━━━━━ EXTRACTED ENTRIES
==> config.mk <==
export PLATFORM = sky130hd
export DESIGN_NAME = irq_sequencer
export DESIGN_NICKNAME = d
export VERILOG_FILES = /design/src/rtl/irq_sequencer.sv
export SDC_FILE = /design/constraint.sdc
export NUM_CORES = 1
export LEC_CHECK = 0
export ABC_CLOCK_PERIOD_IN_PS = 4400
export CAP_MARGIN = 20
export CORE_MARGIN = 4
export CORE_UTILIZATION = 28
export CTS_CLUSTER_DIAMETER = 40
export DETAILED_ROUTE_END_ITERATION = 8
export PLACE_DENSITY = 0.58
export REMOVE_ABC_BUFFERS = 1
export SYNTH_ARGS = -nofsm -noshare
export SYNTH_HDL_FRONTEND = slang
export SYNTH_SLANG_ARGS = --single-unit
==> constraint.sdc <==
create_clock -name clk -period 4.4 [get_ports clk]
set_input_delay 1.32 -clock clk [delete_from_list [all_inputs] [get_ports clk]]
set_output_delay 1.32 -clock clk [all_outputs]
set_load 0.01 [all_outputs]
### config.mk
export PLATFORM = sky130hd
export DESIGN_NAME = mos6502s_mem_loader
export DESIGN_NICKNAME = d
export VERILOG_FILES = /design/src/rtl/mos6502s_pkg.sv /design/src/rtl/mos6502s_mem_loader.sv
export SDC_FILE = /design/constraint.sdc
export NUM_CORES = 1
export LEC_CHECK = 0
export ABC_AREA = 1
export CAP_MARGIN = 20
export CORE_MARGIN = 1.5
export CORE_UTILIZATION = 50
export DETAILED_ROUTE_END_ITERATION = 10
export PLACE_DENSITY = 0.81
export SLEW_MARGIN = 10
export SYNTH_ARGS = -nofsm -noshare
export SYNTH_HDL_FRONTEND = slang
export SYNTH_SLANG_ARGS = --single-unit
### constraint.sdc
create_clock -name clk -period 2 [get_ports clk]
set_clock_uncertainty 0.2 [all_clocks]
set_input_delay 0.2 -clock clk [delete_from_list [all_inputs] [get_ports clk]]
set_output_delay 0.2 -clock clk [all_outputs]
set_load 0.03 [all_outputs]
━━━━━━━━━━
**WHAT IS BEING ASKED**:
Every line above is to be transcribed exactly, with nothing missed.

**ANSWER TO THIS TASK**:
==> config.mk <==
export PLATFORM = sky130hd
export DESIGN_NAME = irq_sequencer
export DESIGN_NICKNAME = d
export VERILOG_FILES = /design/src/rtl/irq_sequencer.sv
export SDC_FILE = /design/constraint.sdc
export NUM_CORES = 1
export LEC_CHECK = 0
export ABC_CLOCK_PERIOD_IN_PS = 4400
export CAP_MARGIN = 20
export CORE_MARGIN = 4
export CORE_UTILIZATION = 28
export CTS_CLUSTER_DIAMETER = 40
export DETAILED_ROUTE_END_ITERATION = 8
export PLACE_DENSITY = 0.58
export REMOVE_ABC_BUFFERS = 1
export SYNTH_ARGS = -nofsm -noshare
export SYNTH_HDL_FRONTEND = slang
export SYNTH_SLANG_ARGS = --single-unit
==> constraint.sdc <==
create_clock -name clk -period 4.4 [get_ports clk]
set_input_delay 1.32 -clock clk [delete_from_list [all_inputs] [get_ports clk]]
set_output_delay 1.32 -clock clk [all_outputs]
set_load 0.01 [all_outputs]
### config.mk
export PLATFORM = sky130hd
export DESIGN_NAME = mos6502s_mem_loader
export DESIGN_NICKNAME = d
export VERILOG_FILES = /design/src/rtl/mos6502s_pkg.sv /design/src/rtl/mos6502s_mem_loader.sv
export SDC_FILE = /design/constraint.sdc
export NUM_CORES = 1
export LEC_CHECK = 0
export ABC_AREA = 1
export CAP_MARGIN = 20
export CORE_MARGIN = 1.5
export CORE_UTILIZATION = 50
export DETAILED_ROUTE_END_ITERATION = 10
export PLACE_DENSITY = 0.81
export SLEW_MARGIN = 10
export SYNTH_ARGS = -nofsm -noshare
export SYNTH_HDL_FRONTEND = slang
export SYNTH_SLANG_ARGS = --single-unit
### constraint.sdc
create_clock -name clk -period 2 [get_ports clk]
set_clock_uncertainty 0.2 [all_clocks]
set_input_delay 0.2 -clock clk [delete_from_list [all_inputs] [get_ports clk]]
set_output_delay 0.2 -clock clk [all_outputs]
set_load 0.03 [all_outputs]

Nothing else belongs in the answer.